#### Your objective:
Copy every line of the records below that holds the word "flip".
========
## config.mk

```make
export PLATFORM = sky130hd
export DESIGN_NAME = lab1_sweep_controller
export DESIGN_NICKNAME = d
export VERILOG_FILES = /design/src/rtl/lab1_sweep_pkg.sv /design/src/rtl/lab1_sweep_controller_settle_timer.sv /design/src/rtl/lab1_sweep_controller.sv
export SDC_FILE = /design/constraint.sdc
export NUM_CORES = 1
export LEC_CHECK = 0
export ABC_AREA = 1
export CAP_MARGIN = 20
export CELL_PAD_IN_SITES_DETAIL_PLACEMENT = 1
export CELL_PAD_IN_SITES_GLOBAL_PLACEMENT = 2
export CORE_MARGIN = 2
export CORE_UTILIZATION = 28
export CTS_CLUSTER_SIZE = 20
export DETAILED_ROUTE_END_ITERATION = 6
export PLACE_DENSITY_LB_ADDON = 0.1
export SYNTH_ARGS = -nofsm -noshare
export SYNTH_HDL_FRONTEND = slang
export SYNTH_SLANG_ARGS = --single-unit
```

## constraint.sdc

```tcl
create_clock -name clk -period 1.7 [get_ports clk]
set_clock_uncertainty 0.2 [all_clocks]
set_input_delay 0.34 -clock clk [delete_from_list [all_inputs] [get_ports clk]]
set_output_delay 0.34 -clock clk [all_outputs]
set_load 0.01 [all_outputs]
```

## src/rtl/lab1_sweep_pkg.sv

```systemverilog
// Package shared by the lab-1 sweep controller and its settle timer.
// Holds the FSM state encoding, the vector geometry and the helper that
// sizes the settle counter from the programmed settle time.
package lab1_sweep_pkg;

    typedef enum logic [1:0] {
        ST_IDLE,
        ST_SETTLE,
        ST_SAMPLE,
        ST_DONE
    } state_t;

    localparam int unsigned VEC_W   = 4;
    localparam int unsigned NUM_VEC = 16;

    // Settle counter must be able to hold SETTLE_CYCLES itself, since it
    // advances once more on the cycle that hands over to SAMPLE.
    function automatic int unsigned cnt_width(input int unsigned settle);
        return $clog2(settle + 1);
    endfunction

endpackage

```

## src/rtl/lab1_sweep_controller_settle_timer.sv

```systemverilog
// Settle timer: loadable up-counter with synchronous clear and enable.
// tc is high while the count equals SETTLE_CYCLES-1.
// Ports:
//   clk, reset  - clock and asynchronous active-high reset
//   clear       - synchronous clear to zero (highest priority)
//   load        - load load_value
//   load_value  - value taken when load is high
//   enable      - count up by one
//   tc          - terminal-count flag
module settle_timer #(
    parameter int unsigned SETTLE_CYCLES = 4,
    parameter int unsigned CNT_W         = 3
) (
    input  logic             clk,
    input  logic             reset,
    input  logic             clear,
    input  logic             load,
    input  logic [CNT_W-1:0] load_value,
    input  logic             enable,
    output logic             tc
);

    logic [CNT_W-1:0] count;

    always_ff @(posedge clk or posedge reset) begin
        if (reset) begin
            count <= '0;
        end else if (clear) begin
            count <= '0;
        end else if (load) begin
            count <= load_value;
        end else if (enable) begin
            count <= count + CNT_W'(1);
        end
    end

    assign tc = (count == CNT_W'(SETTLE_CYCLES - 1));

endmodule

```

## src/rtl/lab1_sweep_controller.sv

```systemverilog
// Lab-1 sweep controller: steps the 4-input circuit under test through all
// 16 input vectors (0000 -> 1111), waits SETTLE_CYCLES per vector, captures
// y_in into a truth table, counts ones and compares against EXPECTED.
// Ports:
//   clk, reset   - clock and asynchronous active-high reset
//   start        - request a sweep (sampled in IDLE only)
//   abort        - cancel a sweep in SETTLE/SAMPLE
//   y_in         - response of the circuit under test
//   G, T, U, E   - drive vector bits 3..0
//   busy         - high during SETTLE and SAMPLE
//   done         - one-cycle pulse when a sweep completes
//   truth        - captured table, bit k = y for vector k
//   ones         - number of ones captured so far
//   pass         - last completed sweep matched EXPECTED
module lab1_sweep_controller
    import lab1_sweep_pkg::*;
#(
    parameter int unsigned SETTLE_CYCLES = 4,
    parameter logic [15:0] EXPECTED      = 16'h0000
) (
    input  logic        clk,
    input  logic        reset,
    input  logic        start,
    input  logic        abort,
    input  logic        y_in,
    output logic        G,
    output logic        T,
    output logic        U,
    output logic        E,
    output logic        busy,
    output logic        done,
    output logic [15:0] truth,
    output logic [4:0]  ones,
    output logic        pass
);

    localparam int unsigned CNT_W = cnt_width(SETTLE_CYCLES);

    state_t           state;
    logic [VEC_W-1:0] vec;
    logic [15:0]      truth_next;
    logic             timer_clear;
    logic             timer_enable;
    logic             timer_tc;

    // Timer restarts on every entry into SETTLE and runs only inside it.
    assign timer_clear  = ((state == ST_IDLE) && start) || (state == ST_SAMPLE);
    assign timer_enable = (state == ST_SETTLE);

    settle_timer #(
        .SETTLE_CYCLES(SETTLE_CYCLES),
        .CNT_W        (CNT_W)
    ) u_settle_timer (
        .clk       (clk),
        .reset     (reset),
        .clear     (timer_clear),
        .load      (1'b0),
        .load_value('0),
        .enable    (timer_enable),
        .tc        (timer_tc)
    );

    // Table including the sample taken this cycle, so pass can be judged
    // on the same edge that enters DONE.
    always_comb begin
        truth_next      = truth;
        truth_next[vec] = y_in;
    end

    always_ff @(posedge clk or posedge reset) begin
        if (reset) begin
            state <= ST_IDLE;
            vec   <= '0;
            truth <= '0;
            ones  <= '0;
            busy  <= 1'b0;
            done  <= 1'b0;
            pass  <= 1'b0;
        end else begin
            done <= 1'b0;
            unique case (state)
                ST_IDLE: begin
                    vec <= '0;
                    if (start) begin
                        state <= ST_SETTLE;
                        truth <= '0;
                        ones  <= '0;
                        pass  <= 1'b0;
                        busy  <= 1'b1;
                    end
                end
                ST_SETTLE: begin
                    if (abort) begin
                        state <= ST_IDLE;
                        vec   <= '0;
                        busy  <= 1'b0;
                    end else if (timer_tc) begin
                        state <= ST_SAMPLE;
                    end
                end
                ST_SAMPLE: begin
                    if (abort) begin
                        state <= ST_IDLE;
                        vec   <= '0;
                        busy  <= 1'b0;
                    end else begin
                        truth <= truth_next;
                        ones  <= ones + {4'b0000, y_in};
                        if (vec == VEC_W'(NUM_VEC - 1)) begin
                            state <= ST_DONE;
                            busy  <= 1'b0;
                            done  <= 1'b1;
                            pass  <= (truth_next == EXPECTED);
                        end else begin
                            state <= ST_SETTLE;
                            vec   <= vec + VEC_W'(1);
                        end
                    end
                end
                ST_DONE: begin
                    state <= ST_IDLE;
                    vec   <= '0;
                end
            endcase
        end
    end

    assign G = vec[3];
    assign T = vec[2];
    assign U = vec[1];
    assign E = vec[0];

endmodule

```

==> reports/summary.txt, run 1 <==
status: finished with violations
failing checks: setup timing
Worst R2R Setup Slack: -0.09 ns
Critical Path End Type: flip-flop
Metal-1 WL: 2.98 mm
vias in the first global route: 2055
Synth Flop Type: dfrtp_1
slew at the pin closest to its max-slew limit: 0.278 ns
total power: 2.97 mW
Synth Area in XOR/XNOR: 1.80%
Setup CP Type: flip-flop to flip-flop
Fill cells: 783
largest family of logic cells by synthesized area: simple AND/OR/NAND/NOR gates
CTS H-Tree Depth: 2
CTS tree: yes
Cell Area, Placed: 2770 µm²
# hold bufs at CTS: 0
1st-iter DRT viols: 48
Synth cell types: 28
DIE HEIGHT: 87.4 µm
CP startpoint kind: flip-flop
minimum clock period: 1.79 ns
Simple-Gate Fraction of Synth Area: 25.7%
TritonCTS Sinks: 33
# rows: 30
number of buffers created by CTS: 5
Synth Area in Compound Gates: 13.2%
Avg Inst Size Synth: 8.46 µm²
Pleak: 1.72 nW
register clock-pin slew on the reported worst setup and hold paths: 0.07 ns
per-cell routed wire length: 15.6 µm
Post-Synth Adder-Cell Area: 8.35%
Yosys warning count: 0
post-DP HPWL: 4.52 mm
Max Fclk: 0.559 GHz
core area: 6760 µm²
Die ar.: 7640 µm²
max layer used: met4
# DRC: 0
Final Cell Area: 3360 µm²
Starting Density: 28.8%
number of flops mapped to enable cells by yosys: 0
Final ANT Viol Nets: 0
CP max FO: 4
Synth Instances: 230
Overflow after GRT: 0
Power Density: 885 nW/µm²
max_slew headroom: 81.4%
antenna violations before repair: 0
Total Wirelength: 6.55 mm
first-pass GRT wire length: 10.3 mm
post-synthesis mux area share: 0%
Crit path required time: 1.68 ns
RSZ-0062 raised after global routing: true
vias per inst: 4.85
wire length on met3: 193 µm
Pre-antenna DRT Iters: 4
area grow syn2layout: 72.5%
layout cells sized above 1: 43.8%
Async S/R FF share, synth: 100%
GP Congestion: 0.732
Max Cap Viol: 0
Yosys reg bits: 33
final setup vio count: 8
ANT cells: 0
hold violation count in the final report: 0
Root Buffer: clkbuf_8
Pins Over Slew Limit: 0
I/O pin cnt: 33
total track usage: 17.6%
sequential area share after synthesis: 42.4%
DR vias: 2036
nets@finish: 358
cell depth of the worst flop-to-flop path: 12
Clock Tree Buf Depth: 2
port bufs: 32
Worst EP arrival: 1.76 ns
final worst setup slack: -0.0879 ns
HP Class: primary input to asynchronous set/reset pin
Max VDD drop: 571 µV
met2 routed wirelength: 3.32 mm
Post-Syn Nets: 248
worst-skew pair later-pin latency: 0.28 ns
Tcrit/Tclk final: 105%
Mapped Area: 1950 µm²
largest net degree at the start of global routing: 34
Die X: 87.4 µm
========
#### Output of the task:
Critical Path End Type: flip-flop
Setup CP Type: flip-flop to flip-flop
CP startpoint kind: flip-flop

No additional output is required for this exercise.